Marvin the Tap-Dancing Horse is a children's animated television series. Based on the book of the same name by Michael and Betty Paraskevas, who also created Maggie and the Ferocious Beast, the series is co-produced by Nelvana Limited and Hong Guang Animation, produced in association with Teletoon and PBS.

== Premise ==
The series centers on a young horse named Marvin who is part of a 1950's carnival. Some episodes include original songs to help illustrate the theme or accompany montages that carry the story forward.

==Characters==
- Marvin (voiced by Ron Pardo) is a dancing brown American quarter horse with a black mane and a tail who performs in Fast-Talking Jack's carnival. He used to be in films and on Broadway, his first big break, although he isn't very proud of his performance in it. His hooves are tuxedo-themed and they make tapping sounds. He also wears a red bowtie around his neck. In the start of one of the episodes, it is taken off.
- Edward Larue III ("Eddy Largo") (voiced by Marlowe Gardiner-Heslin) is a 9-year-old boy. In the first episode, he looks for a job and is hired on as a gofer and all-around assistant to owner Fast-Talking Jack. He changes his name to "Eddy Largo" because he felt that his real name was apparently too lackluster.
- Diamonds (voiced by Fiona Reid) is a fancy pink African bush elephant from Kenya. She is the main attraction of the circus. She has a big cloth on her back with a big yellow star as a decoration. Her act involves balancing on an inflated beach ball. She appears in almost every episode, most notably "Dare to Dream".
- Elizabeth the Emotional Pig (voiced by Sheila McCarthy) is a pink American Yorkshire pig who walks on two legs.
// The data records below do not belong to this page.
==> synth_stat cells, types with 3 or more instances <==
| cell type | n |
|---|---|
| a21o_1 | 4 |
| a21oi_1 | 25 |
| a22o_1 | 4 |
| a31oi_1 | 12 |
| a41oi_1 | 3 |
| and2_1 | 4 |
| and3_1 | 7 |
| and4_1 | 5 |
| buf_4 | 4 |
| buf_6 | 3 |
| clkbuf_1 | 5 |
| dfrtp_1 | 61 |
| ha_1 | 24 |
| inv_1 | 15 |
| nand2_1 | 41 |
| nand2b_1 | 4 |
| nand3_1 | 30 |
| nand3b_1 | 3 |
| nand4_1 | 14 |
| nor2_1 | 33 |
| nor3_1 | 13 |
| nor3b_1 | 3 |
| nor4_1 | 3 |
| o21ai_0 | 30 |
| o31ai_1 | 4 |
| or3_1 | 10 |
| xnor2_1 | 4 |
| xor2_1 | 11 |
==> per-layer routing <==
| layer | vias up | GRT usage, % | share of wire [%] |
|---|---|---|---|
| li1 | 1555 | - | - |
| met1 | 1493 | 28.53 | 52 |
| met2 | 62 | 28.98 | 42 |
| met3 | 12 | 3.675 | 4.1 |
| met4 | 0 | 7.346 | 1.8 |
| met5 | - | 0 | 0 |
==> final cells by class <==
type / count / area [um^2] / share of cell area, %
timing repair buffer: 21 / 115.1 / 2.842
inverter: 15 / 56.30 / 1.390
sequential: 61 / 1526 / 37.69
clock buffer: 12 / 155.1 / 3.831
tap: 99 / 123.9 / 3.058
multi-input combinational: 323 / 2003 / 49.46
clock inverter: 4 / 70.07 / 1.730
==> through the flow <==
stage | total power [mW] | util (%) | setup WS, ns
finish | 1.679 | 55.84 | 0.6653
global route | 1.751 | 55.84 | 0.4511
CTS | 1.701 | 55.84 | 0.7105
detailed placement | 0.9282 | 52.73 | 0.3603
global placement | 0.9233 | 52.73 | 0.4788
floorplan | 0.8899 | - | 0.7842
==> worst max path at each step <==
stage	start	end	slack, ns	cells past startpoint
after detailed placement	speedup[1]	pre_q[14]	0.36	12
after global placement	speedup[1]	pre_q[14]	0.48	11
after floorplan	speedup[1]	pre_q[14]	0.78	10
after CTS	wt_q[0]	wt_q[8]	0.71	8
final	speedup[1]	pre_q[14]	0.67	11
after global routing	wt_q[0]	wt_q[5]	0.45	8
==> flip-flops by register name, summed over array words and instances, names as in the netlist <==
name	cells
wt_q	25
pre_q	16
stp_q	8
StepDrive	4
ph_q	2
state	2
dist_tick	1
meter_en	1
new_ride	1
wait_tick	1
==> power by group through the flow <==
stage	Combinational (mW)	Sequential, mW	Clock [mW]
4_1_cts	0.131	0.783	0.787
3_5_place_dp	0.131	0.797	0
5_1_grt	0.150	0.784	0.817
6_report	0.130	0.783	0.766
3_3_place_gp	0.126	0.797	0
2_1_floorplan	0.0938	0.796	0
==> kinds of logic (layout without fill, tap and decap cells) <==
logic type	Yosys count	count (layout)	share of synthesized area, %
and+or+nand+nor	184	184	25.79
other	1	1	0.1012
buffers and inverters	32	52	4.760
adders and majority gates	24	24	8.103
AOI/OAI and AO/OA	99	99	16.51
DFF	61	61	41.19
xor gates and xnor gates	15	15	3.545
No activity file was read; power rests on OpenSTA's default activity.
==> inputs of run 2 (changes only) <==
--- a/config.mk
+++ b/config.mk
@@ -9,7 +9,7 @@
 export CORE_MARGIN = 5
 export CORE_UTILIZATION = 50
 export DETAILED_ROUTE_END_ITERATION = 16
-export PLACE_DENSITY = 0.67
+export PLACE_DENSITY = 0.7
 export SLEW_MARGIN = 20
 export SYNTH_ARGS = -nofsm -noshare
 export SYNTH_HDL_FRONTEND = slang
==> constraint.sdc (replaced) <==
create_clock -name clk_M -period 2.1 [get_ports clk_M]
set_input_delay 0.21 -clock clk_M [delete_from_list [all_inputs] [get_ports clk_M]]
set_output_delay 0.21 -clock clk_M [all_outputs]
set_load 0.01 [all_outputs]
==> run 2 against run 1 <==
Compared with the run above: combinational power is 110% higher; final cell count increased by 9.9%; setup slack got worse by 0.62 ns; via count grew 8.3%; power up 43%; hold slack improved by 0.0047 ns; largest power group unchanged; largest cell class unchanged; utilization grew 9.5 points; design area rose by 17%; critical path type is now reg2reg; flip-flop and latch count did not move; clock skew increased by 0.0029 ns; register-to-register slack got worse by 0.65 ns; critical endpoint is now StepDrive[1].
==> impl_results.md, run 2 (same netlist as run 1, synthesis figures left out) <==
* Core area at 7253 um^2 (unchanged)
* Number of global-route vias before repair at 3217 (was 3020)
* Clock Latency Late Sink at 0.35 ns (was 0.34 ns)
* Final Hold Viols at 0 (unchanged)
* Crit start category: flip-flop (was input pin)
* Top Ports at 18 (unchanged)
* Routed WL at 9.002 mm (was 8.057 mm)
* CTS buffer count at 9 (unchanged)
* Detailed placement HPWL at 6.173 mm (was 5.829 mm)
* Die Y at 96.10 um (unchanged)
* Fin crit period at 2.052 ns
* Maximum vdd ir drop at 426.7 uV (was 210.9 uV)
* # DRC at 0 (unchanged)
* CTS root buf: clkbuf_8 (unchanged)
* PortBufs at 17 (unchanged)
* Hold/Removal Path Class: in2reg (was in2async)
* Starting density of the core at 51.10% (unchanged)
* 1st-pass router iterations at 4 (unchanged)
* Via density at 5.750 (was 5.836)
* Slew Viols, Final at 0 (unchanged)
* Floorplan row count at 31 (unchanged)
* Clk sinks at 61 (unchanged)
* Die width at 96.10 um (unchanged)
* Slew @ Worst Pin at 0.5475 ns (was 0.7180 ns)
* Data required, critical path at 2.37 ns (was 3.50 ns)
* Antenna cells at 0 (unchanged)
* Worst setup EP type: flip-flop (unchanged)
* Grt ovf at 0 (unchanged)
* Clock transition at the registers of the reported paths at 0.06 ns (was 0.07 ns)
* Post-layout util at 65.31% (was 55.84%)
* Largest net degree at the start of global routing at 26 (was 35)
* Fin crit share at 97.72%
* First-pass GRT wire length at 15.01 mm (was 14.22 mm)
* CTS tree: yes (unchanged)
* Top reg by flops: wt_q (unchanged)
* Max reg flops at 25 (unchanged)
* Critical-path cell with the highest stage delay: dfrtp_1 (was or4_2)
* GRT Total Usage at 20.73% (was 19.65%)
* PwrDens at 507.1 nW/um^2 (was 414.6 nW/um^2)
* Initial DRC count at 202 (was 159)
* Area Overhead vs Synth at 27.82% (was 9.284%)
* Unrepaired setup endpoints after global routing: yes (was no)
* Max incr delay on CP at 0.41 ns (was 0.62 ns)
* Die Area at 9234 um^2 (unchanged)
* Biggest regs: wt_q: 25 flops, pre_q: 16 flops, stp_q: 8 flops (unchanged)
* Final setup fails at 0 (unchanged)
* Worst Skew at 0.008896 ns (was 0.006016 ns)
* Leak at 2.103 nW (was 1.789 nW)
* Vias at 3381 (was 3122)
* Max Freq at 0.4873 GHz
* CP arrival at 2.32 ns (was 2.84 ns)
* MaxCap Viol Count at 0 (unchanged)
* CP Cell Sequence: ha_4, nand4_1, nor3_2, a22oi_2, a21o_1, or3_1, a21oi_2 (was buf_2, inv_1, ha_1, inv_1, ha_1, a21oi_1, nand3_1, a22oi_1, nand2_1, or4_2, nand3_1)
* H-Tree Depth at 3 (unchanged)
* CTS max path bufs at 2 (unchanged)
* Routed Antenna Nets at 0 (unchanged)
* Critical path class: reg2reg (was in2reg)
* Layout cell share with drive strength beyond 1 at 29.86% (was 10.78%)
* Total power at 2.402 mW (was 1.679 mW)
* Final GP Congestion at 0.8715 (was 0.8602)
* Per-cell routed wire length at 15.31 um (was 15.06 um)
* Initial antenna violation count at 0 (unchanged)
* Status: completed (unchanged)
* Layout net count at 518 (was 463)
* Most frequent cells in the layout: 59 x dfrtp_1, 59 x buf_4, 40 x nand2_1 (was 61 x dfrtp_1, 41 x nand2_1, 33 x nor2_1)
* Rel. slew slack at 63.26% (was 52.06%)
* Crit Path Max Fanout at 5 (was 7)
[src/rtl/hop_kernel_afh_seq.sv]
// rtl/hop_kernel_afh_seq.sv - sequential hop kernel with AFH remap
// Basic hop channel from latched kernel inputs; AFH remap via iterative mod-N and channel-map scan.
module hop_kernel_afh_seq #(
  parameter int NCH  = 79,
  parameter int NMIN = 20,
  parameter int IDXW = 7
) (
  input  logic            clk,
  input  logic            rstz,
  input  logic            req,
  input  logic            afh_en,
  input  logic [4:0]      X,
  input  logic [4:0]      A,
  input  logic [4:0]      C,
  input  logic [3:0]      B,
  input  logic [8:0]      D,
  input  logic [6:0]      E,
  input  logic [6:0]      F,
  input  logic [6:0]      Fprime,
  input  logic            Y1,
  input  logic [5:0]      Y2,
  input  logic [NCH-1:0]  chmap,
  output logic            busy,
  output logic            done,
  output logic [IDXW-1:0] fk,
  output logic            afh_err,
  output logic [IDXW-1:0] nused
);

  localparam int SW = 9;
  localparam logic [IDXW-1:0] HALF_W = IDXW'((NCH + 1) / 2);
  localparam logic [IDXW-1:0] NMIN_W = IDXW'(NMIN);

  localparam logic [2:0] S_IDLE = 3'd0;
  localparam logic [2:0] S_ADD  = 3'd1;
  localparam logic [2:0] S_CHK  = 3'd2;
  localparam logic [2:0] S_MOD  = 3'd3;
  localparam logic [2:0] S_SCAN = 3'd4;
  localparam logic [2:0] S_DONE = 3'd5;

  logic [2:0]      state;
  logic            afh_r, y1_r;
  logic [4:0]      x_r, a_r, c_r;
  logic [3:0]      b_r;
  logic [8:0]      d_r;
  logic [6:0]      e_r, f_r, fp_r;
  logic [5:0]      y2_r;
  logic [NCH-1:0]  chmap_r;
  logic [4:0]      perm_r;
  logic [IDXW-1:0] nused_q, kp, j, cnt;
  logic [SW-1:0]   s;

  function automatic logic [4:0] bfly(input logic [4:0] z, input int i, input int k, input logic en);
    logic [4:0] r;
    r = z;
    if (en) begin
      r[i] = z[k];
      r[k] = z[i];
    end
    return r;
  endfunction

  // Seven butterfly stages, control bits consumed from P13 down to P0.
  function automatic logic [4:0] perm5(input logic [4:0] z_in, input logic [13:0] p);
    logic [4:0] z;
    z = z_in;
    z = bfly(bfly(z, 1, 2, p[13]), 0, 3, p[12]);
    z = bfly(bfly(z, 1, 3, p[11]), 2, 4, p[10]);
    z = bfly(bfly(z, 0, 3, p[9]),  1, 4, p[8]);
    z = bfly(bfly(z, 3, 4, p[7]),  0, 2, p[6]);
    z = bfly(bfly(z, 1, 3, p[5]),  0, 4, p[4]);
    z = bfly(bfly(z, 3, 4, p[3]),  1, 2, p[2]);
    z = bfly(bfly(z, 2, 3, p[1]),  0, 1, p[0]);
    return z;
  endfunction

  function automatic logic [IDXW-1:0] hop_ch(input logic [IDXW-1:0] v);
    logic [IDXW-1:0] h;
    h = v - HALF_W;
    return (v < HALF_W) ? {v[IDXW-2:0], 1'b0} : {h[IDXW-2:0], 1'b1};
  endfunction

  logic [4:0]      z;
  logic [4:0]      perm_c;
  logic [IDXW-1:0] popc;
  logic [SW-1:0]   sum_k, sum_s;
  logic [IDXW-1:0] k, bch, ch_j;

  always_comb begin
    z      = (x_r + a_r) ^ {1'b0, b_r};
    perm_c = perm5(z, {c_r ^ {5{y1_r}}, d_r});
    popc   = '0;
    for (int i = 0; i < NCH; i++) popc = popc + IDXW'(chmap_r[i]);
    sum_k  = SW'(e_r) + SW'(f_r) + SW'(y2_r) + SW'(perm_r);
    sum_s  = SW'(e_r) + SW'(fp_r) + SW'(y2_r) + SW'(perm_r);
    k      = IDXW'(sum_k % SW'(NCH));
    bch    = hop_ch(k);
    ch_j   = hop_ch(j);
  end

  assign busy = (state == S_ADD) || (state == S_CHK) || (state == S_MOD) || (state == S_SCAN);
  assign done = (state == S_DONE);

  always_ff @(posedge clk or negedge rstz) begin
    if (!rstz) begin
      state   <= S_IDLE;
      afh_r   <= 1'b0;
      y1_r    <= 1'b0;
      x_r     <= '0;
      a_r     <= '0;
      c_r     <= '0;
      b_r     <= '0;
      d_r     <= '0;
      e_r     <= '0;
      f_r     <= '0;
      fp_r    <= '0;
      y2_r    <= '0;
      chmap_r <= '0;
      perm_r  <= '0;
      nused_q <= '0;
      kp      <= '0;
      j       <= '0;
      cnt     <= '0;
      s       <= '0;
      fk      <= '0;
      afh_err <= 1'b0;
      nused   <= '0;
    end else begin
      case (state)
        S_IDLE, S_DONE: begin
          if (req) begin
            afh_r   <= afh_en;
            y1_r    <= Y1;
            x_r     <= X;
            a_r     <= A;
            c_r     <= C;
            b_r     <= B;
            d_r     <= D;
            e_r     <= E;
            f_r     <= F;
            fp_r    <= Fprime;
            y2_r    <= Y2;
            chmap_r <= chmap;
            state   <= S_ADD;
          end else begin
            state <= S_IDLE;
          end
        end
        S_ADD: begin
          perm_r  <= perm_c;
          nused_q <= popc;
          state   <= S_CHK;
        end
        S_CHK: begin
          if (!afh_r || chmap_r[bch] || (nused_q < NMIN_W)) begin
            fk      <= bch;
            afh_err <= afh_r && !chmap_r[bch];
            nused   <= nused_q;
            state   <= S_DONE;
          end else begin
            s     <= sum_s;
            state <= S_MOD;
          end
        end
        S_MOD: begin
          if (s >= SW'(nused_q)) begin
            s <= s - SW'(nused_q);
          end else begin
            kp    <= IDXW'(s);
            j     <= '0;
            cnt   <= '0;
            state <= S_SCAN;
          end
        end
        S_SCAN: begin
          // kp < nused guarantees a hit before j leaves the channel range.
          if (chmap_r[ch_j] && (cnt == kp)) begin
            fk      <= ch_j;
            afh_err <= 1'b0;
            nused   <= nused_q;
            state   <= S_DONE;
          end else begin
            if (chmap_r[ch_j]) cnt <= cnt + 1'b1;
            j <= j + 1'b1;
          end
        end
        default: state <= S_IDLE;
      endcase
    end
  end

endmodule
She is easily upset and has a tendency to moan and cry a lot. When things go right, she feels ecstatically happy. She wears a turquoise dress with two yellow lines on her skirt with buttons, collar flaps and cuffs. Her specialty is juggling, normally pineapples. She also compulsively eats corn on the cob. She appears in almost every episode, most notably "Elizabeth in Charge".
- Stripes the Tiger (voiced by Ron Pardo) is a hefty Bengal tiger from India. He is rather a little grumpy, but very kindhearted with a soft spot for "Mr. Grizzly", his torn-and-tattered stuffed bear. It's mentioned in the episode "Stripes Takes Off" that he weighs 400 pounds. His favorite meals are 32 chickens for dinner and a giant bowl of Crunchy Creatures cereal soaked for ten minutes to have the right degree of sogginess for breakfast. He also enjoys reading the newspaper. Being a tiger, most people are afraid of him, so he is often seen inside his cage.
- Fast-Talking Jack (voiced by Dwayne Hill) is the owner of the carnival and a ringmaster of the big show in which he also plays as a lion tamer for Stripes' act.
- Edna (voiced by Robin Duke) is the smart fortune teller who also makes the lemonade and lemon ice sold at the carnival. She is a stickler for using juice she hand squeezes herself. Her screechy singing voice can easily break glass. Although she isn't in many episodes, her most notable appearances are in "Eddy's Fortune" and "Edna the Singing Sensation".
- Lyman Slime (voiced by Rummy Bishop) is the sleazy owner of a clown circus, who sees Jack's carnival as unwelcomed competition. He sometimes sends his three clowns to spy on the carnival or to sabotage it.
- The Penguin's Five are a band that accompanies the acts at the performance tent, made up of five penguins (hence the name).
- Eddy's grandmother can be somewhat formidable, and has a habit of firmly tapping the floor with her cane when wanting to emphasize a point. Eddy spends the summer at her house while he works at the carnival. She still calls Eddy his real name, Edward.
- Squinty Pete is the proprietor of the Whomp-A-Weasel game in the carnival's midway.
- Mr. P. Nutty sells peanuts during the big show and around the carnival. Wears a Peanut costume featuring a huge grin. His real name is Philbert, has a high-pitched voice and professes to be a little shy.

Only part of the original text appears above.